Table 2 Antibiotic polymethylmethacrylate (PMMA) spacer doses reported in the literature

Removal of the preformed spacer proved easy, and in no case was there progression in osseous defect on either the femoral or tibial side. Other authors [22, 38] did not specifically evaluate bone loss; however, Fehring et al. [54, 55] performed a comparison of static spacer blocks with an articulating spacer and reported that 60 % of patients with static spacers had either tibial or femoral bone loss. At the same time, the authors found no bone loss between stages in the 30 patients who underwent reconstruction with an articulated spacer. Regarding surgical technique in our study, all knees were surgically exposed at the second stage through the previous incision using a medial parapatellar arthrotomy. The quadriceps snip was always used at the second stage by other surgeons [30, 49]. We used it at the first stage in knees with flexion <50°. A tibial tubercle osteotomy at the second stage was never necessary. For the revision implant, we used a PS type in 30 % of patients; in 55 %, we used VVC and in 15 % a hinge implant was required. These results demonstrate that good ligament balance is possible at the second stage. The hinge implant was used in knees that were stiff from the first stage.

One limitation of our study is the absence of a control group managed with either a static spacer or an intra-operatively moulded spacer. Such a study would require a consistent sample size, which is a difficult task with this kind of pathology.

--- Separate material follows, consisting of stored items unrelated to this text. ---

## src/rtl/alu_seq_ctrl.sv

```systemverilog
// Registered ALU control sequencer: decodes issued instructions into ALU codes and
// runs variable shifts as repeated single-bit ALU shifts with a ready/valid handshake.
module alu_seq_ctrl #(
  parameter int OPW = 3,
  parameter int SAW = 3
) (
  input  logic           Clk,
  input  logic           Reset_n,
  input  logic           issue_valid,
  output logic           issue_ready,
  input  logic [2:0]     ALUOp,
  input  logic [1:0]     opType,
  input  logic [SAW-1:0] shamt,
  output logic [OPW-1:0] ALUOpFinal,
  output logic           alu_en,
  output logic           feedback_sel,
  output logic           done,
  output logic           illegal
);

  // state | meaning
  // IDLE  | no instruction in flight, outputs parked at NOP
  // EXEC  | executing; rem = cycles left including the current one
  typedef enum logic {IDLE, EXEC} state_t;

  localparam logic [2:0] C_ADD  = 3'b000;
  localparam logic [2:0] C_SUB  = 3'b001;
  localparam logic [2:0] C_SRL1 = 3'b010;
  localparam logic [2:0] C_SLL1 = 3'b011;
  localparam logic [2:0] C_XOR  = 3'b100;
  localparam logic [2:0] C_XORR = 3'b101;
  localparam logic [2:0] C_AND  = 3'b110;
  localparam logic [2:0] C_NOP  = 3'b111;

  state_t         state, state_n;
  logic [SAW-1:0] rem, rem_n;
  logic [OPW-1:0] op_n;
  logic           en_n, fb_n, done_n, ill_n;

  logic [2:0]     dec_code;
  logic [SAW-1:0] dec_cnt;
  logic           dec_en, dec_ill;
  logic           accept;

  always_comb begin
    dec_code = C_NOP;
    dec_cnt  = SAW'(1);
    dec_en   = 1'b1;
    dec_ill  = 1'b0;
    case (ALUOp)
      3'b000: begin
        case (opType)
          2'b00:   dec_code = C_ADD;
          2'b01:   dec_code = C_XOR;
          2'b10:   dec_code = C_XORR;
          default: dec_code = C_AND;
        endcase
      end
      3'b001: dec_code = C_SUB;
      3'b010, 3'b011: begin
        // zero-length shift still takes one cycle so done keeps its meaning
        if (shamt == '0) begin
          dec_code = C_NOP;
          dec_en   = 1'b0;
        end else begin
          dec_code = (ALUOp == 3'b010) ? C_SRL1 : C_SLL1;
          dec_cnt  = shamt;
        end
      end
      3'b100, 3'b101: dec_code = C_ADD;
      3'b110: begin
        dec_code = C_NOP;
        dec_en   = 1'b0;
      end
      default: begin
        case (opType)
          2'b01:   dec_code = C_SUB;
          2'b11: begin
            dec_code = C_NOP;
            dec_en   = 1'b0;
            dec_ill  = 1'b1;
          end
          default: dec_code = C_ADD;
        endcase
      end
    endcase
  end

  assign issue_ready = (state == IDLE) || (rem == SAW'(1));
  assign accept      = issue_valid && issue_ready;

  always_comb begin
    state_n = state;
    rem_n   = rem;
    op_n    = ALUOpFinal;
    en_n    = alu_en;
    fb_n    = feedback_sel;
    done_n  = 1'b0;
    ill_n   = 1'b0;
    if (accept) begin
      state_n = EXEC;
      rem_n   = dec_cnt;
      op_n    = OPW'(dec_code);
      en_n    = dec_en;
      fb_n    = 1'b0;
      done_n  = (dec_cnt == SAW'(1));
      ill_n   = dec_ill;
    end else if (state == EXEC && rem != SAW'(1)) begin
      rem_n  = rem - SAW'(1);
      fb_n   = 1'b1;
      done_n = (rem == SAW'(2));
    end else if (state == EXEC) begin
      state_n = IDLE;
      rem_n   = '0;
      op_n    = OPW'(C_NOP);
      en_n    = 1'b0;
      fb_n    = 1'b0;
    end
  end

  always_ff @(posedge Clk or negedge Reset_n) begin
    if (!Reset_n) begin
      state        <= IDLE;
      rem          <= '0;
      ALUOpFinal   <= OPW'(C_NOP);
      alu_en       <= 1'b0;
      feedback_sel <= 1'b0;
      done         <= 1'b0;
      illegal      <= 1'b0;
    end else begin
      state        <= state_n;
      rem          <= rem_n;
      ALUOpFinal   <= op_n;
      alu_en       <= en_n;
      feedback_sel <= fb_n;
      done         <= done_n;
      illegal      <= ill_n;
    end
  end

endmodule

```

## config.mk

```make
export PLATFORM = sky130hd
export DESIGN_NAME = alu_seq_ctrl
export DESIGN_NICKNAME = d
export VERILOG_FILES = /design/src/rtl/alu_seq_ctrl.sv
export SDC_FILE = /design/constraint.sdc
export NUM_CORES = 1
export LEC_CHECK = 0
export CAP_MARGIN = 20
export CORE_UTILIZATION = 46
export DETAILED_ROUTE_END_ITERATION = 8
export GPL_ROUTABILITY_DRIVEN = 0
export PLACE_DENSITY = 0.77
export SYNTH_ARGS = -nofsm -noshare
export SYNTH_HDL_FRONTEND = slang
export SYNTH_SLANG_ARGS = --single-unit
```

## constraint.sdc

```tcl
create_clock -name Clk -period 2.2 [get_ports Clk]
set_clock_uncertainty 0.15 [all_clocks]
set_input_delay 0.44 -clock Clk [delete_from_list [all_inputs] [get_ports Clk]]
set_output_delay 0.44 -clock Clk [all_outputs]
set_load 0.05 [all_outputs]
```

* Word-level counts from Yosys, hierarchy flattened
Index checks and enable logic that the tools add are counted.
** Word-level totals
- Register bits :: 11
- Latch bits :: 0
- Bits in writable memories :: 0
- Bits in read-only memories :: 0
- Bits of input ports :: 11
- Logic and storage cells :: 64
- Memories kept :: 0
** Operators by class
- Add/sub/neg operators :: 1
- Multiply operators :: 0
- Divide/modulo/power cells :: 0
- Magnitude comparators :: 0
- Equal/unequal tests :: 14
- Shift-type cells :: 0
- Mux-type cells :: 28
- Bitwise logic cells :: 1
- Reductions and logical operators :: 13
** Operators by type and width (number)
- 3-bit 2-to-1 mux :: 9
- 1-bit 2-to-1 mux :: 15
- 3-bit one-hot mux with 5 select lines :: 1
- 3-bit by 1-bit == test with 1-bit output, second input constant :: 3
- 3-bit by 2-bit == test with 1-bit output, second input constant :: 3
- 3-bit == test, second input constant :: 3
- 3-bit one-hot mux with 3 select lines :: 1
- 7-bit OR reduction :: 1
- 3-bit logical NOT :: 2
- 3-bit one-hot mux with 2 select lines :: 1
- 2-bit == test, second input constant :: 2
- 2-bit OR reduction :: 2
- 4-bit OR reduction :: 1
- 3-bit by 1-bit != test with 1-bit output, second input constant :: 1
- 1-bit one-hot mux with 3 select lines :: 1
- 3-bit nonzero test :: 1
- 3-bit by 1-bit subtractor with 3-bit output, second input constant :: 1
- 2-bit by 1-bit == test with 1-bit output, second input constant :: 1
- 1-bit logical AND :: 2
- 2-bit logical NOT :: 1
- 2-bit != test, second input constant :: 1
- 2-bit AND reduction :: 1
- 2-bit nonzero test :: 1
- 1-bit logical OR :: 1
- 1-bit inverter :: 1

* Depth between registers and ports, before layout
- Word-level depth :: 5
- Mapped depth :: 6
- Depth with buffers taken out :: 5

* Worst setup path after synthesis
OpenSTA, ideal clock, no wires.
- Kind :: register to output
- From :: register rem[1]
- To :: output port issue_ready
- Arrival time :: 1.095 ns
- Required time :: 1.610 ns
- Path slack :: 0.515 ns
- Cell stages (with the launch flop) :: 5
- Path through :: dfrtp_1 > inv_1 > ha_1 > nand2b_1 > nand2_1
** On the way
- Word-level cells in the longest chain between the ends :: 2
** RTL lines
- from (decl) :: line 36 : logic [SAW-1:0] rem, rem_n;
- from (signal assigned) :: line 132 : rem <= rem_n;
- 3-bit by 1-bit == test with 1-bit output :: line 89 : assign issue_ready = (state == IDLE) || (rem == SAW'(1));
- 1-bit logical OR :: line 89
- to (decl) :: line 10 : output logic issue_ready,
No other way between the ends.

* Worst setup path after layout
- From :: register alu_en
- To :: output port alu_en
** RTL lines
- from (decl) :: line 15 : output logic alu_en,
- from (signal assigned) :: line 134 : alu_en <= en_n;
No word-level cell between the ends.

==> impl_metrics.yaml <==
outcome:
  outcome: "complete, no violations"
synth:
  ys_ff_latch: 11
  synth_simple_gate_area_share_pct: 19.9
  synthesis.area_um2: 699
  yosysSeqAreaShare_pct: 39.9
  synth_top_family_by_area: "compound AO/OA/AOI/OAI gates"
  synthXorXnorAreaFrac_pct: 0
  synth.area.top_cells: "dfrtp_1 29%, dfstp_2 11%, ha_1 5.4%"
  yosysMostFrequentCell: "dfrtp_1"
  synth_compound_area_share_pct: 29.3
  synth.distinct_cells: 35
  synth_nets: 87
  synth_top_area_cell: "dfrtp_1"
  synth_edf_count: 0
  yosysWarnings: 0
  syn_avg_cell_area_um2: 9.58
  synthCells: 73
  synth.area.mux_share_pct: 0
  synth_adder_area_share_pct: 5.37
  yosys-top-cells-count: "8 x dfrtp_1, 7 x inv_1, 5 x nand2_1"
  ys_async_sr_fraction_pct: 100
  synth_ff_type: "dfrtp_1"
  synth_top_area_share_pct: 28.6
critical_path:
  cp.required_ns: 1.61
  crit_path_end_kind: "output pin"
  slowest_delay_ns: 0.80
  crit_chain: "clkdlybuf4s50_1"
  timing_worst_setup_path_type: "reg -> out"
  worstPathArrival_ns: 1.42
  start_kind: "flop"
  cp_slowest_cell: "clkdlybuf4s50_1"
  critPathMaxFanout: 2
  crit_family: "buffers and inverters"
  worst-path-buf-inv: 1
timing:
  fmax_mhz: 497
  slew_headroom_pct: 66.0
  setup-tns-final_ns: 0
  hold_slack_ns: 0.334
  fin_crit_sh_pct: 91.5
  fin_crit_ns: 2.01
  hold_viol: 0
  setup_viol: 0
  slew_viol_final: 0
  rsz0062_at_grt: "false"
  worst_pin_slew_ns: 0.508
cells_and_area:
  area_delta_synth_final_pct: 31.8
  postLayoutCoreUtil_pct: 68.3
  drive_gt1_share_pct: 16.1
  nNetsFinal: 108
  antennaDiodeCount: 0
route:
  avgViaCountPerCell: 5.92
  wl_per_cell_um: 13.7
  first_pass_iters: 4
  drc: 0
  wl_mm: 1.48
  ant_nets: 0
  drtIter0Drc: 9
  via_count: 639
floorplan:
  io_pins: 19
  die_area_um2: 1680
  num_rows: 13
  core_um2: 1350
  die_h_um: 41.0
  start_util_pct: 51.8
  die_width_um: 41.0
global_routing:
  grt_overflow: 0
  first_global_vias: 543
  grtUsageTotal_pct: 21.4
  antenna_found_initial: 0
  grt_max_degree: 12
  grt_pass1_wl_mm: 2.35
placement:
  place_hpwl_mm: 1.17
  portBuffers: 18
clocking:
  cts-root-buf: "clkbuf_4"
  cts_hold_buf: 0
  cts_setup_buffers: 0
  ctsResizeCount: 0
  path_clk_slew_ns: 0.08
  clk_latency_ns: 0.27
  cts_tree: "yes"
  clockBufferDepth: 2
  h-tree-depth: 1
  clock_sinks: 11
  cts_buffers: 3
power_and_ir_drop:
  power.leakage_nw: 0.397
  power_density_nw_per_um2: 1360
  peakVddDrop_mv: 0.959
  power_w: 0.00125
run:
  drv_cap: 0
hold_path:
  min_path_type: "reg -> reg"
[final timing paths]
kind,cells past startpoint,startpoint,slack (ns),to
worst max-delay path,1,alu_en,0.19,alu_en
worst min-delay path,2,feedback_sel,0.33,feedback_sel
worst max register to register,6,rem[1],0.53,ALUOpFinal[1]
worst min register to register,2,feedback_sel,0.33,feedback_sel
max in group asynchronous,1,Reset_n,1.19,ALUOpFinal[1]
min in group asynchronous,1,Reset_n,0.36,alu_en
[logic make-up (layout without fill, tap and decap cells)]
group,Yosys count,count (layout)
AOI/OAI and AO/OA,24,24
adders and majority gates,3,3
buffers and inverters,10,30
DFF,11,11
and+or+nand+nor,25,25
[cell usage in the layout, fill, tap and decap left out, types with 2 or more instances in the layout]
| cell type | Yosys | final |
|---|---|---|
| ha_1 | 3 | 3 |
| nand3_1 | 3 | 3 |
| nand2b_1 | 3 | 3 |
| nand2_1 | 5 | 5 |
| o32a_1 | 2 | 2 |
| or2_1 | 2 | 2 |
| buf_4 | 0 | 4 |
| dfrtp_1 | 8 | 8 |
| o211ai_1 | 2 | 2 |
| nor2_1 | 4 | 4 |
| nor2b_1 | 3 | 3 |
| o2111ai_1 | 3 | 3 |
| o21ai_1 | 2 | 2 |
| dfstp_2 | 3 | 3 |
| inv_1 | 7 | 7 |
| a21oi_1 | 2 | 2 |
| clkdlybuf4s50_1 | 0 | 14 |
| clkbuf_4 | 0 | 3 |
[through the flow]
stage	std cells	cell area, µm²	setup slack, ns
after floorplan	73	699	0.515
after global placement	104	896	0.214
after detailed placement	104	896	0.212
after CTS	108	922	0.186
after global routing	108	922	0.0879
final	108	922	0.188
[cell type report]
class / count / area [µm²]
Fill cell: 118 / 428
Multi-Input combinational cell: 52 / 382
Sequential cell: 11 / 279
Timing Repair Buffer: 19 / 190
Clock buffer: 4 / 26.3
Inverter: 7 / 26.3
Tap cell: 15 / 18.8
[power breakdown]
part	total [W]	internal (W)	switching (W)	leakage [nW]
Combinational	0.000741	0.000302	0.000439	0.256
Clock	0.000141	0.0000701	0.0000708	0.0150
Sequential	0.000369	0.000306	0.0000628	0.126
Total	0.00125	0.000678	0.000573	0.397
[flip-flops by register name, indices dropped and copies added (netlist names)]
signal and count:
feedback_sel 1, illegal 1, rem 3, done 1
ALUOpFinal 3, state 1, alu_en 1
[layer usage]
layer | GRT usage, % | up-vias | wire [µm]
li1 | - | 315 | -
met1 | 32.6 | 297 | 747
met2 | 29.7 | 23 | 643
met3 | 1.63 | 4 | 59
met4 | 10.0 | 0 | 25
met5 | 0 | - | 0
(Power assumes the default switching activity.)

Two-stage revision is considered the gold standard in treating TKA infections. Following an accurate and thorough surgical debridement, along with the selection of the correct systemic antibiotic therapy, the high and prolonged antibiotic release guaranteed by the ALAC spacer is key [1723, 25, 26]. Articulating spacers offer a better functional outcome compared with static spacers [45, 51] while showing similar infection eradication rate. Infection recurrence depends upon microbiology results, patient classification type and follow-up length. We chose an industrially preformed knee spacer in order to obtain a high, prolonged, standardised antibiotic release [35] while allowing the excellent mechanical performance [31] guaranteed by the industrial manufacturing process.